Diet effects on glucose absorption in the small intestine of neonatal calves: importance of intestinal mucosal growth, lactase activity, and glucose transporters

Colostrum (C) feeding in neonatal calves improves glucose status and stimulates intestinal absorptive capacity, leading to greater glucose absorption when compared with milk-based formula feeding. In this study, diet effects on gut growth, lactase activity, and glucose transporters were investigated in several gut segments of the small intestine. Fourteen male German Holstein calves received either C of milkings 1, 3, and 5 (d 1, 2, and 3 in milk) or respective formulas (F) twice daily from d 1 to d 3 after birth. Nutrient content, and especially lactose content, of C and respective F were the same. On d 4, calves were fed C of milking 5 or respective F and calves were slaughtered 2h after feeding. Tissue samples from duodenum and proximal, mid-, and distal jejunum were taken to measure villus size and crypt depth, mucosa and brush border membrane vesicles (BBMV) were taken to determine protein content, and mRNA expression and activity of lactase and mRNA expression of sodium-dependent glucose co-transporter-1 (SGLT1) and facilitative glucose transporter (GLUT2) were determined from mucosal tissue. Additionally, protein expression of SGLT1 in BBMV and GLUT2 in crude mucosal membranes and BBMV were determined, as well as immunochemically localized GLUT2 in the intestinal mucosa. Villus circumference, area, and height were greater, whereas crypt depth was smaller in C than in F. Lactase activity tended to be greater in C than in F. Protein expression of SGLT1 was greater in F than in C. Parameters of villus size, lactase activity, SGLT1 protein expression, as well as apical and basolateral GLUT2 localization in the enterocytes differed among gut segments. In conclusion, C feeding, when compared with F feeding, enhances glucose absorption in neonatal calves primarily by stimulating mucosal growth and increasing absorptive capacity in the small intestine, but not by stimulating abundance of intestinal glucose transporters.

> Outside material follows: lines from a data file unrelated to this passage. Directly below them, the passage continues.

This is an optimization exercise on Yosys and OpenROAD, whose aim is small area, a short achievable clock period and few clock cycles per item, not a production implementation.
RTL that was checked went through simulation tests only; none was proved equivalent to the original.
The clock input has no modelled driver; a real chip could not lean on it and would need a root buffer or a full tree.
No activity file was given, so power comes from the tool's default toggle rates.

== oak ==
==> flow/design.v <==
`timescale 1ns/10ps
module LBP (
	input  clk,
	input  reset,
	output reg [13:0] gray_addr,
	output reg        gray_req,
	input             gray_ready,
	input      [7:0]  gray_data,
	output reg        lbp_valid,
	output reg [13:0] lbp_addr,
	output reg [7:0]  lbp_data,
	output reg        finish
);
	localparam H = 8;            
	wire [6:0] row = gray_addr[13:7];
	wire [6:0] col = gray_addr[6:0];
	reg  [2:0] s;                
	reg        endc;             
	reg        ends;             
	reg        last;             
	wire [6:0] row_step = {{4{endc}}, {2{ends}}, 1'b1};
	reg run;
	always @(posedge clk) begin
		if (reset) begin
			gray_req  <= 1'b0;
			run       <= 1'b0;
			lbp_valid <= 1'b0;
			finish    <= 1'b0;
		end else begin
			gray_req  <= gray_ready & ~finish & ~(gray_req & last);
			run       <= gray_ready & ~finish & ~(run & last);
			lbp_valid <= run & (s >= 3'd2) & (col >= 7'd2);
			if (run & last) finish <= 1'b1;
		end
	end
	always @(posedge clk) begin
		if (run) begin
			{gray_addr[6:0], s} <= {col, s} + 10'd1;
			gray_addr[13:7] <= row + row_step;
		end else begin
			{gray_addr, s} <= 17'd0;
		end
	end
	always @(posedge clk) begin
		endc <= (s == 3'd6);
		ends <= (s == 3'd6) & (col == 7'd127);
		last <= (s == 3'd6) & (col == 7'd127) & (row == 7'd126);
	end
	reg [7:0] d [0:H];
	integer i;
	always @(posedge clk) begin
		d[0] <= gray_data;
		for (i = 1; i <= H; i = i + 1) d[i] <= d[i-1];
	end
	function [1:0] tcmp;
		input [7:0] a, b;
		reg [7:0] g, e;
		reg [3:0] g2, e2;
		reg [1:0] g4, e4;
		integer k;
		begin
			g = a & ~b; e = ~(a ^ b);
			for (k = 0; k < 4; k = k + 1) begin
				g2[k] = g[2*k+1] | (e[2*k+1] & g[2*k]);
				e2[k] = e[2*k+1] & e[2*k];
			end
			for (k = 0; k < 2; k = k + 1) begin
				g4[k] = g2[2*k+1] | (e2[2*k+1] & g2[2*k]);
				e4[k] = e2[2*k+1] & e2[2*k];
			end
			tcmp = {g4[1] | (e4[1] & g4[0]), e4[1] & e4[0]};
		end
	endfunction
	wire [7:0] c = d[H];
	wire [1:0] r_dg = tcmp(gray_data, c), r_hz = tcmp(d[0], c);
	wire [1:0] r_ad = tcmp(d[1], c),      r_vt = tcmp(d[H-1], c);
	wire ge_dg = r_dg[1] | r_dg[0],  le_dg = ~r_dg[1];
	wire ge_hz = r_hz[1] | r_hz[0],  le_hz = ~r_hz[1];
	wire ge_ad = r_ad[1] | r_ad[0],  le_ad = ~r_ad[1];
	wire ge_vt = r_vt[1] | r_vt[0],  le_vt = ~r_vt[1];
	reg [H:0]   q_dg;    
	reg [H-1:0] q_hz;
	reg [H-2:0] q_ad;
	reg         q_vt;
	always @(posedge clk) begin
		q_dg <= {q_dg[H-1:0], le_dg};
		q_hz <= {q_hz[H-2:0], le_hz};
		q_ad <= {q_ad[H-3:0], le_ad};
		q_vt <= le_vt;
	end
	always @(posedge clk) begin
		lbp_addr <= {row - 7'd1, col - 7'd1};
		lbp_data <= {ge_dg, ge_vt, q_ad[H-2], ge_hz, q_hz[H-1], ge_ad, q_vt, q_dg[H]};
	end
endmodule
Settings: LEC_CHECK=0, CAP_MARGIN=20, CORE_MARGIN=2, CORE_UTILIZATION=60, SETUP_SLACK_MARGIN=2.45, SLEW_MARGIN=20; clock period 4.0 ns.
standard.sh (not shown) runs the stock make flow with config.mk's settings and CLKGATE_MAP_FILE= SYNTH_SCRIPT=/design/flow/synth_recipe.tcl, a recipe that flattens the netlist after the stock synthesis.
==> flow/flow/run.sh <==
#!/bin/bash
# The standard layout, with plain buf_1 port buffers and a two-level
# inverter clock tree: after CTS, flow/mytree2.tcl replaces the tree with
# N1 first-level inverters fed from the clock port and N2 second-level
# inverters, each driving one cluster of flip-flops. Timing repair then
# runs after global routing as usual.
set -euo pipefail
HERE=$(pwd)
bash standard.sh finish \
  "BUFFER_PORTS_ARGS=-buffer_cell sky130_fd_sc_hd__buf_1" \
  "SKIP_CTS_REPAIR_TIMING=1" \
  "POST_CTS_TCL=$HERE/flow/mytree2.tcl" \
  "MYTREE_N1=4" "MYTREE_N2=8"  > standard_flow.log 2>&1
Other scripts of this flow, unchanged in this note and not shown: flow/flow/mytree2.tcl
> inputs changed (oak -> birch)
==> flow/design.v <==
`timescale 1ns/10ps
module LBP (
	input  clk,
	input  reset,
	output reg [13:0] gray_addr,
	output reg        gray_req,
	input             gray_ready,
	input      [7:0]  gray_data,
	output reg        lbp_valid,
	output reg [13:0] lbp_addr,
	output reg [7:0]  lbp_data,
	output reg        finish
);
	localparam H = 8;            
	wire [6:0] row = gray_addr[13:7];
	wire [6:0] col = gray_addr[6:0];
	reg  [2:0] s;                
	reg        endc;             
	reg        ends;             
	reg        last;             
	wire [6:0] row_step = {{4{endc}}, {2{ends}}, 1'b1};
	always @(posedge clk) begin
		if (reset) begin
			gray_req  <= 1'b0;
			lbp_valid <= 1'b0;
			finish    <= 1'b0;
		end else begin
			gray_req  <= gray_ready & ~finish & ~(gray_req & last);
			lbp_valid <= gray_req & (s >= 3'd2) & (col >= 7'd2);
			if (gray_req & last) finish <= 1'b1;
		end
	end
	always @(posedge clk) begin
		if (gray_req) begin
			{gray_addr[6:0], s} <= {col, s} + 10'd1;
			gray_addr[13:7] <= row + row_step;
		end else begin
			{gray_addr, s} <= 17'd0;
		end
	end
	always @(posedge clk) begin
		endc <= (s == 3'd6);
		ends <= (s == 3'd6) & (col == 7'd127);
		last <= (s == 3'd6) & (col == 7'd127) & (row == 7'd126);
	end
	reg [7:0] d [0:H];
	integer i;
	always @(posedge clk) begin
		d[0] <= gray_data;
		for (i = 1; i <= H; i = i + 1) d[i] <= d[i-1];
	end
	function [1:0] cmp3;   
		input [7:0] a, b;
		cmp3 = {a >= b, a <= b};
	endfunction
	wire [7:0] c = d[H];
	wire ge_dg, le_dg, ge_hz, le_hz, ge_ad, le_ad, ge_vt, le_vt;
	assign {ge_dg, le_dg} = cmp3(gray_data, c);
	assign {ge_hz, le_hz} = cmp3(d[0], c);
	assign {ge_ad, le_ad} = cmp3(d[1], c);
	assign {ge_vt, le_vt} = cmp3(d[H-1], c);
	reg [H:0]   q_dg;    
	reg [H-1:0] q_hz;
	reg [H-2:0] q_ad;
	reg         q_vt;
	always @(posedge clk) begin
		q_dg <= {q_dg[H-1:0], le_dg};
		q_hz <= {q_hz[H-2:0], le_hz};
		q_ad <= {q_ad[H-3:0], le_ad};
		q_vt <= le_vt;
	end
	always @(posedge clk) begin
		lbp_addr <= {row - 7'd1, col - 7'd1};
		lbp_data <= {ge_dg, ge_vt, q_ad[H-2], ge_hz, q_hz[H-1], ge_ad, q_vt, q_dg[H]};
	end
endmodule
--- outcome ---
Taking oak as the reference, in birch routed length on met2 +7.3%; total length of routed wires +530 um; routing usage on met3 -0.25 points.
Compared to oak, birch has fraction of area in registers 1.6 points lower.
Diff birch..oak | total I/O pin count | unchanged
Summary of birch over oak: total nets after synthesis went up by about 1.7%, maximum cell stage delay along the critical path decreased by 0.03 ns relative to the old numbers.
[birch] final instance area rose 2.7% relative to oak
Any difference in power consumption between birch and oak is small enough to ignore.
Of birch and oak, oak shows the higher final weighted congestion of routability-driven global placement, with birch below it.
No functional check of the RTL was part of any run of this note. In every run of this note, the design's own scripts or RTL, not TritonCTS, make the clock network.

Intestinal glucose absorption in calves as affected by different carbohydrate sources

From numerous recent studies, it has been demonstrated that the development of the forestomach system in ruminants and thus microbial carbohydrate fermentation do not exclude the potential of the small intestines for enzymatic carbohydrate digestion and subsequent monosaccharide absorption. However, the role of regulatory nutritional factors is still under discussion. Therefore, we investigated the kinetic parameters of intestinal Na(+) -dependent glucose absorption and SGLT1 expression using isolated brush border membrane vesicles (BBMV) from the jejunum of 10-week-old calves kept on either hay, concentrate or corn silage-based diets in addition to milk replacer. While the maximal transport capacity was significantly higher for concentrate and corn silage-fed animals, SGLT1 protein expression was highest in BBMV isolated from hay-fed animals. This observation differs from the prevalent conception that induction of Na(+) -dependent glucose uptake via SGLT1 is based on an increased number of transporters at the brush border membrane.